Friday, January 16, 2009

Holographic Universe



And it seems that the resolution isn't perfect.

There's an Article at New Scientist that discusses some surprising results from the GEO600 experiment. The original intent of the experiment was to detect Gravity Waves. While they haven't succeeded at that they may have detected evidence that supports a Holographic Theory of the Universe.

From the article:
For many months, the GEO600 team-members had been scratching their heads over inexplicable noise that is plaguing their giant detector. Then, out of the blue, a researcher approached them with an explanation. In fact, he had even predicted the noise before he knew they were detecting it. According to Craig Hogan, a physicist at the Fermilab particle physics lab in Batavia, Illinois, GEO600 has stumbled upon the fundamental limit of space-time - the point where space-time stops behaving like the smooth continuum Einstein described and instead dissolves into "grains", just as a newspaper photograph dissolves into dots as you zoom in. "It looks like GEO600 is being buffeted by the microscopic quantum convulsions of space-time," says Hogan.

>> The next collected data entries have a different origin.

This is an optimization exercise on Yosys and OpenROAD, whose aim is small area, a short achievable clock period and few clock cycles, not a production implementation. RTL that was checked went through simulation tests only; none was proved equivalent to the original. No activity file was given, so power comes from the tool's default toggle rates.

Setup of the previous run:
==> flow/design.v (excerpt) <==
module gap_fc_top (
    input  logic              clk,
    input  logic              rst_n,
    input  logic              start,
    input  logic [15:0]       pix_count,
    input  logic [15:0]       fm_base,
    output logic              busy,
    output logic              done,
    output logic              fm_rd_en,
    output logic [15:0]       fm_rd_addr,
    input  logic signed [7:0] fm_rd_data,
    input  logic              param_wr_en,
    input  logic [1:0]        param_wr_sel,
    input  logic [7:0]        param_wr_addr,
    input  logic [31:0]       param_wr_data,
    output logic              res_valid,
    output logic [1:0]        res_idx,
    output logic signed [7:0] res_data
);
Settings: LEC_CHECK=0, CAP_MARGIN=50, CORE_MARGIN=2, CORE_UTILIZATION=40, CTS_CLUSTER_DIAMETER=120, CTS_CLUSTER_SIZE=22, SLEW_MARGIN=70; clock period 15.0 ns.
standard.sh (not shown) runs the stock make flow with config.mk's settings and CLKGATE_MAP_FILE= SYNTH_SCRIPT=/design/flow/synth_recipe.tcl, a recipe that flattens the netlist after the stock synthesis.
==> flow/flow/run.sh <==
#!/bin/bash
# The standard layout (the standard.sh: ORFS synthesis through finish), with two knobs
# changed: ports are buffered with buf_4 instead of the cell buffer_ports picks by default, and
# repair_timing aims for a setup slack of 10.6 ns at the design's 15 ns clock.
# Each run's full output goes to flow_make.log in the work folder.
set -euo pipefail
bash standard.sh SETUP_SLACK_MARGIN=10.6 "BUFFER_PORTS_ARGS=-buffer_cell sky130_fd_sc_hd__buf_4" finish > flow_make.log 2>&1
Testbench counts of the previous run, summed over its fixed seeds: cycles 25,244.
### the previous run -> the current run
--- a/flow/design.v
+++ b/flow/design.v
@@ -270,27 +270,27 @@
         sat  = |(d & mask);
         shift_clamp = sat ? {p[47], {7{!p[47]}}} : a5;
     endfunction
     logic [3:0]  gcnt;         
     logic [1:0]  fcnt;         
     logic        e_busy;
     logic [1:0]  e_step;
     logic        can_load, ld_gap, ld_fc, load;
     logic        ld_pre, ld_g;
     logic        pre;          
     logic        fc_ok;
+    logic        xsum_ok;      
     logic        a_v, a_first, a_last;
     assign can_load = !e_busy || (e_step == 2'd3);
     assign ld_gap   = can_load && !gcnt[3] && h_valid;
-    logic [3:0]  fin;          
-    assign fc_ok    = fin[fcnt];
+    assign fc_ok    = xsum_ok;
     assign ld_fc    = can_load && gcnt[3] && fc_ok;
     assign ld_pre   = can_load && gcnt[3] && !fc_ok && !pre && h_valid;
     assign ld_g     = ld_gap || ld_pre;
     assign load     = ld_g || ld_fc;
     assign h_take   = ld_g;
     assign f_o      = fcnt;
     always_ff @(posedge clk or negedge rst_n) begin
         if (!rst_n) begin
             gcnt   <= '0;
             fcnt   <= '0;
             pre    <= 1'b0;
@@ -333,46 +333,48 @@
     logic        e_pre;
     logic [1:0]  e_o;
     logic [15:0] m_new;
     logic signed [18:0] s_sel;
     logic [32:0] mag0, mag1;
     logic [35:0] pp0, pp1;
     logic [35:0] t;
     logic [35:0] rin;
     logic [35:0] cs_s, cs_c;
     logic [36:0] t_ci;
     logic        e_first;
+    logic [31:0] xsum_q;
     assign m_new = ld_g ? g_m : f_m;
     assign mag0  = ({33{ctl[0]}} & {x[31], x}) | ({33{ctl[1]}} & {x, 1'b0});
     assign mag1  = ({33{ctl[3]}} & {x[31], x}) | ({33{ctl[4]}} & {x, 1'b0});
     assign pp0   = {{3{mag0[32]}}, mag0} ^ {36{ctl[2]}};
     assign pp1   = ({{1{mag1[32]}}, mag1, 2'b00} ^ {{34{ctl[5]}}, 2'b00}) | {34'd0, ctl[5], ctl[5]};
     assign rin   = e_first ? 36'd0 : {{4{r[31]}}, r};
     assign cs_s  = rin ^ pp0 ^ pp1;
     assign cs_c  = {(rin[34:0] & pp0[34:0]) | (rin[34:0] & pp1[34:0]) | (pp0[34:0] & pp1[34:0]), ctl[5]};
     assign t_ci  = {cs_s, 1'b1} + {cs_c, ctl[2]};
     assign t     = t_ci[36:1];
     always_ff @(posedge clk) begin
         if (load) begin
-            x     <= ld_g ? {{8{h_data[23]}}, h_data} : f_bias + {{13{s_sel[18]}}, s_sel};
+            x     <= ld_g ? {{8{h_data[23]}}, h_data} : xsum_q;
             mr    <= {m_new, 1'b0};
             ctl   <= {bdec(m_new[3:1]), bdec({m_new[1:0], 1'b0})};
             e_gap <= ld_g;
             e_pre <= ld_pre;
             e_o   <= fcnt;
         end else begin
             mr  <= {4'd0, mr[16:4]};
             ctl <= {bdec(mr[8:6]), bdec(mr[6:4])};
         end
         r <= t[35:4];
         l <= {t[3:0], l[15:4]};
+        xsum_q <= f_bias + {{13{s_sel[18]}}, s_sel};
     end
     always_ff @(posedge clk or negedge rst_n) begin
         if (!rst_n) e_first <= 1'b0;
         else        e_first <= load;
     end
     logic        w_v;
     logic        w_gap;
     logic        w_pre;
     logic        pv_hold;      
     logic [1:0]  w_oo;
     logic [4:0]  w_s;
@@ -419,22 +421,23 @@
         nb[18:8] = '0;
         c1s = bp[0] ^ bp[1] ^ bp[2];
         c1c = {(bp[0][17:0] & bp[1][17:0]) | (bp[0][17:0] & bp[2][17:0]) | (bp[1][17:0] & bp[2][17:0]), 1'b0};
         c2s = c1s ^ c1c ^ bp[3];
         c2c = {(c1s[17:0] & c1c[17:0]) | (c1s[17:0] & bp[3][17:0]) | (c1c[17:0] & bp[3][17:0]), 1'b0};
         c3s = c2s ^ c2c ^ nb;
         c3c = {(c2s[17:0] & c2c[17:0]) | (c2s[17:0] & nb[17:0]) | (c2c[17:0] & nb[17:0]), 1'b0};
     end
     logic [18:0] q [0:3];
     logic [1:0]  ph;
     logic [1:0]  sidx;         
+    logic [3:0]  fin;          
     logic [2:0]  m_c;
     logic        f_busy;
     logic [1:0]  f_n;
     logic        f_go;
     logic        p_v, p_first, p_last;
     assign a_s    = (a_v && a_first) ? 19'd0 : q[0];
     assign a_x    = a_s ^ ps_q ^ pc_q;
     assign a_y    = {(a_s[17:0] & ps_q[17:0]) | (a_s[17:0] & pc_q[17:0]) | (ps_q[17:0] & pc_q[17:0]), 1'b0};
     assign acc_in = a_x + a_y;
     logic [1:0]  f_cnt;
     logic        f_start;
@@ -455,31 +458,33 @@
         a_last  <= p_last;
         q[0]    <= q[1];
         q[1]    <= q[2];
         q[2]    <= q[3];
         q[3]    <= acc_in;
     end
     always_ff @(posedge clk or negedge rst_n) begin
         if (!rst_n) begin
             ph      <= '0;
             sidx    <= '0;
             fin     <= '0;
+            xsum_ok <= 1'b0;
             f_busy  <= 1'b0;
             pv_hold <= 1'b0;
             f_n     <= '0;
             m_c     <= '0;
             p_v     <= 1'b0;
             a_v     <= 1'b0;
         end else begin
             ph      <= ph + 2'd1;
             sidx    <= sidx - 2'd1 + {1'b0, ld_fc};
+            xsum_ok <= fin[fcnt] && !ld_fc;
             if (a_v && a_last) fin[ph] <= 1'b1;
             if (ld_fc && fcnt == 2'd3) fin <= '0;
             f_busy  <= f_go && (f_cnt != 2'd3);
             if (w_v && w_gap && w_pre && pre) pv_hold <= 1'b1;
             else if (!pre)                    pv_hold <= 1'b0;
             f_n     <= f_cnt + 2'd1;
             if (f_go && f_cnt == 2'd3) m_c <= m_c + 3'd1;
             p_v <= f_go;
             a_v <= p_v;
         end
     end
Findings:
The adder-cell share of the synthesized area on the current run is in line with that on the previous run.
~same global-route usage in the current run and the previous run
In summary, the current run completed successfully, with a layout that passed the timing, DRC and antenna checks.
Beginning of the critical path = param_wr_addr[6]: the previous run; beginning of the critical path = u_pool.addr[0]: the current run
Compared with the previous run, in the current run sequential share of layout area increased by 0.36 points relative to the old numbers; highest attainable clock frequency closely matched the old numbers; sequential power closely matched the old numbers; final non-filler cell area increased by 1.9% relative to the old numbers; worst hold slack decreased by 0.029 ns relative to the old numbers.
Compared to the previous run, the current run has relative contribution of the clock network to total power 2.1 points higher.
The current run ends up with a cell depth of the worst setup path that is 10 lower than in the previous run.
Placed standard-cell area delta for the current run relative to the previous run: 2.2% higher
[compare] base=the previous run new=the current run: number of antenna violations at the first check in global routing rose 7, unique cell type count in the Yosys netlist went down by 2.4%.
Testbench counts of the current run, summed over its fixed seeds: cycles 25,268.


Another version of the RTL of gap_fc_top (not shown whole).
Size in the first run: ~120 I/O pins, about 45000 µm² of cells after synthesis.
==> flow/design.v (excerpt) <==
module gap_fc_top (
    input  logic              clk,
    input  logic              rst_n,
    input  logic              start,
    input  logic [15:0]       pix_count,
    input  logic [15:0]       fm_base,
    output logic              busy,
    output logic              done,
    output logic              fm_rd_en,
    output logic [15:0]       fm_rd_addr,
    input  logic signed [7:0] fm_rd_data,
    input  logic              param_wr_en,
    input  logic [1:0]        param_wr_sel,
    input  logic [7:0]        param_wr_addr,
    input  logic [31:0]       param_wr_data,
    output logic              res_valid,
    output logic [1:0]        res_idx,
    output logic signed [7:0] res_data
);
export LEC_CHECK = 0
export CAP_MARGIN = 50
export CORE_MARGIN = 2
export CORE_UTILIZATION = 40
export SLEW_MARGIN = 70
create_clock -name core_clock -period 15.0 [get_ports {clk}]
Scripts as last shown in full above: flow/flow/run.sh
Edit:
--- a/flow/design.v
+++ b/flow/design.v
@@ -337,26 +337,26 @@
     logic [1:0]  e_o;
     logic [15:0] m_new;
     logic signed [18:0] s_sel;
     logic [32:0] mag0, mag1;
     logic [35:0] pp0, pp1;
     logic [35:0] t;
     logic [35:0] rin;
     logic [35:0] cs_s, cs_c;
     logic [36:0] t_ci;
     logic        e_first;
     logic [31:0] xsum_q;
     assign m_new = ld_gap ? g_m : f_m;
-    assign mag0  = ({33{ctl[0]}} & {x[31], x}) | ({33{ctl[1]}} & {x, 1'b0});
-    assign mag1  = ({33{ctl[3]}} & {x[31], x}) | ({33{ctl[4]}} & {x, 1'b0});
+    assign mag0  = ctl[0] ? {x[31], x} : ctl[1] ? {x, 1'b0} : 33'd0;
+    assign mag1  = ctl[3] ? {x[31], x} : ctl[4] ? {x, 1'b0} : 33'd0;
     assign pp0   = {{3{mag0[32]}}, mag0} ^ {36{ctl[2]}};
     assign pp1   = ({{1{mag1[32]}}, mag1, 2'b00} ^ {{34{ctl[5]}}, 2'b00}) | {34'd0, ctl[5], ctl[5]};
     assign rin   = e_first ? 36'd0 : {{4{r[31]}}, r};
     assign cs_s  = rin ^ pp0 ^ pp1;
     assign cs_c  = {(rin[34:0] & pp0[34:0]) | (rin[34:0] & pp1[34:0]) | (pp0[34:0] & pp1[34:0]), ctl[5]};
     assign t_ci  = {cs_s, 1'b1} + {cs_c, ctl[2]};
     assign t     = t_ci[36:1];
     always_ff @(posedge clk) begin
         if (load) begin
             x     <= ld_gap ? {{8{h_data[23]}}, h_data} : xsum_q;
             mr    <= {m_new, 1'b0};
             ctl   <= {bdec(m_new[3:1]), bdec({m_new[1:0], 1'b0})};
What happened:
- sequential cell count is unchanged
- final area goes up by about 0.9%
- clock-buffer cell count goes up by 16
- setup slack gets better by 0.0068 ns
- routed wire length goes up by 3.0%
- cell count goes up by about 0.8%
- fmax is about the same
- non-clock buffer count goes up by 32
- combinational power goes down by 5.6%
- area after synthesis goes down by about 0.46%
- critical path depth stays the same
- utilization goes up by 0.56 points
- global-route usage goes up by 0.48 points
No run of this note included a check of the RTL's function; only the layout flow was run.

re-timing with driven ports:
In the flow no input, the clock included, has a driving cell. The finished layouts below were timed again as built, in two steps. Step 1, drivers: a clkbuf_16 drives clk and a buf_2 each remaining input, both assumed. Step 2, shift: input delay + t, output delay - t, t = (earliest + latest rising clock arrival at the registers) / 2. This alone moves slack from input paths to output paths. a / b / c = no drivers / after step 1 / after step 2; a / b = the first two.
run	t (ns)	slack for setup (ns)	worst setup path at the end	cell pins on the clock port's net
the previous run	0.692	10.625 / 10.627 / 9.978	input to register	1
the current run	0.744	10.614 / 10.547 / 9.959	input to register	1
the first run of note 2	0.721	10.671 / 10.605 / 10.477	input to register	1
the second run of note 2	0.751	10.677 / 10.610 / 10.603	input to register	1
After both steps every run listed still meets setup and hold. For the current run, which loses most, drivers alone change the setup slack by -0.067 ns; drivers and shift together by -0.655 ns.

Now as a Speculative Fiction writer this opens up all sorts of possibilities, beyond the standard Matrix and 13th Floor references. It's easy to see where the fringe has taken the concept.

For me the really exciting story here is the human story. Imagine being the lone theorist who sent a package of equations to GEO600. Suggesting a wild explanation for what had till then been dismissed as random noise. The struggle to have your theories accepted and verified. Think of the moment when people realized that this wasn't noise but the very essence of the universe. That can be the end of the story as much as it can be a beginning.

As much as science fiction contains science, it's strength lies in it's ability to showcase the limits of human emotion and ability in novel environments. Science Fiction doesn't need to have spaceships and rayguns to differentiate it from contemporary fiction. Doing research on Gravity Waves in the contemporary world and discovering the fundamental structure of the universe can easily be called science fiction. We have the novel environment of the research facility, the excitement of new discoveries at the edge of human knowledge, and the vindication of our hero, the lone researcher. Very much Science Fiction to me, only today of course it's news.